Announcements start with A (and end with “I”)

Wi-Fi 7’s higher performance comes at the cost of higher management complexity.  Fortunately, more
AI-driven network operations features are becoming available, offering an early opportunity for enterprises to use AI to benefit their bottom lines.  Three recent vendor announcements target the AIOps opportunity for enterprises:

  • CommScope’s February announcement highlights new AI features on RUCKUS One, the company’s network assurance platform. For instance, IntentAITM attaches network configurations to business outcomes, and EquiFlex TM promises to boost network capacity by reducing congestion in high-density environments.
  • At Cisco Live EMEA in Amsterdam, Cisco announced new AIOps enhancements in Meraki (AI Assistant for trouble shooting) and an updated Wi-Fi 7 Radio Resource Management feature that uses an AI engine to more intelligently optimize radio configurations.
  • With 3 million devices managed in Extreme’s cloud, there is a sizeable potential for the company to offer enterprises advanced AIOps features. In December, Extreme announced Platform ONE, which will deliver an automated experience throughout a customer’s lifecycle. This means that as well as supporting configuration and anomaly detection, it will deliver business functions such as asset management, contract analysis and personalized analytics. In February, Extreme announced the platform would be available for its Managed Service Provider partners.  Platform ONE will support Extreme’s portfolio of campus and WAN networking equipment and will be generally available in the second half of 2025.  Extreme’s Wi-Fi 7 APs have been shipping since June 2024 and Platform ONE promises that WLAN can be configured in one-click, simplifying impending upgrades.

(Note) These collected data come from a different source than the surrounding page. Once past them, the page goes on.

==> config.mk <==
export PLATFORM = sky130hd
export DESIGN_NAME = sonar_weighted_obstacle_avoider
export DESIGN_NICKNAME = d
export VERILOG_FILES = /design/src/rtl/core/swoa_pkg.sv /design/src/rtl/core/sonar_weighted_obstacle_avoider.sv
export SDC_FILE = /design/constraint.sdc
export NUM_CORES = 1
export LEC_CHECK = 0
export BUFFER_PORTS_ARGS = -buffer_cell sky130_fd_sc_hd__buf_2
export CAP_MARGIN = 20
export CORE_MARGIN = 2
export CORE_UTILIZATION = 25
export CTS_CLUSTER_DIAMETER = 60
export CTS_CLUSTER_SIZE = 30
export DETAILED_ROUTE_END_ITERATION = 10
export SYNTH_ARGS = -nofsm -noshare
export SYNTH_HDL_FRONTEND = slang
export SYNTH_SLANG_ARGS = --single-unit
==> constraint.sdc <==
create_clock -name clock -period 9.6 [get_ports clock]
set_clock_uncertainty 0.05 [all_clocks]
set_input_delay 1.92 -clock clock [delete_from_list [all_inputs] [get_ports clock]]
set_output_delay 1.92 -clock clock [all_outputs]
set_load 0.005 [all_outputs]
==> src/rtl/core/swoa_pkg.sv <==
`timescale 1ns / 1ps

package swoa_pkg;

   // Number of sonar sensors that take part; readings from higher indexes are ignored.
   localparam int NUM_SENSORS = 16;

   // Field and register widths.
   localparam int IndexWidth     = 4;
   localparam int ValueWidth     = 11;
   localparam int SpeedWidth     = 13;
   localparam int CfgSpeedWidth  = 12;
   localparam int ThresholdWidth = 16;
   localparam int SumWidth       = 22;
   localparam int IncWidth       = 21;
   localparam int WeightWidth    = 10;
   localparam int NearWidth      = 12;
   localparam int LimitWidth     = 28;
   localparam int CsrIndexWidth  = 2;
   localparam int CsrDataWidth   = 16;

   // Register reset values.
   localparam logic [ThresholdWidth-1:0] ThresholdReset = 16'd100;
   localparam logic [CfgSpeedWidth-1:0]  ForwardReset   = 12'd1341;
   localparam logic [CfgSpeedWidth-1:0]  TurnReset      = 12'd939;

   // Reading scale: a reading counts when 5*value is above this offset.
   localparam logic [ValueWidth-1:0] ValueMax   = 11'd1024;
   localparam logic [12:0]           NearOffset = 13'd2048;

   // Configuration register indexes.
   localparam logic [CsrIndexWidth-1:0] CSR_WEIGHT_THRESHOLD = 2'd0;
   localparam logic [CsrIndexWidth-1:0] CSR_FORWARD_SPEED    = 2'd1;
   localparam logic [CsrIndexWidth-1:0] CSR_TURN_SPEED       = 2'd2;

   // Heading state.
   typedef enum logic [1:0] {
      MODE_FORWARD    = 2'd0,
      MODE_TURN_LEFT  = 2'd1,
      MODE_TURN_RIGHT = 2'd2
   } mode_type;

   // Left wheel weight of each sensor.
   function automatic logic [WeightWidth-1:0] left_weight(input logic [IndexWidth-1:0] idx);
      logic [WeightWidth-1:0] w;
      unique case (idx)
         4'd0:    w = 10'd150;
         4'd1:    w = 10'd200;
         4'd2:    w = 10'd300;
         4'd3:    w = 10'd600;
         default: w = '0;
      endcase
      return w;
   endfunction

   // Right wheel weight of each sensor.
   function automatic logic [WeightWidth-1:0] right_weight(input logic [IndexWidth-1:0] idx);
      logic [WeightWidth-1:0] w;
      unique case (idx)
         4'd4:    w = 10'd600;
         4'd5:    w = 10'd300;
         4'd6:    w = 10'd200;
         4'd7:    w = 10'd150;
         default: w = '0;
      endcase
      return w;
   endfunction

endpackage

We are on the doorstep of accelerated Wi-Fi 7 adoption, and arguably, this upgrade will have the biggest impact on the Local Area Network since Wi-Fi was first introduced to the enterprise.  2024 was a difficult year for enterprise networking vendors, with plummeting orders and contracting revenues. Now, the industry digestion period is coming to an end, and enterprises must upgrade their LAN equipment if they want to stay competitive.  Things are looking up for the 2025 campus networking market.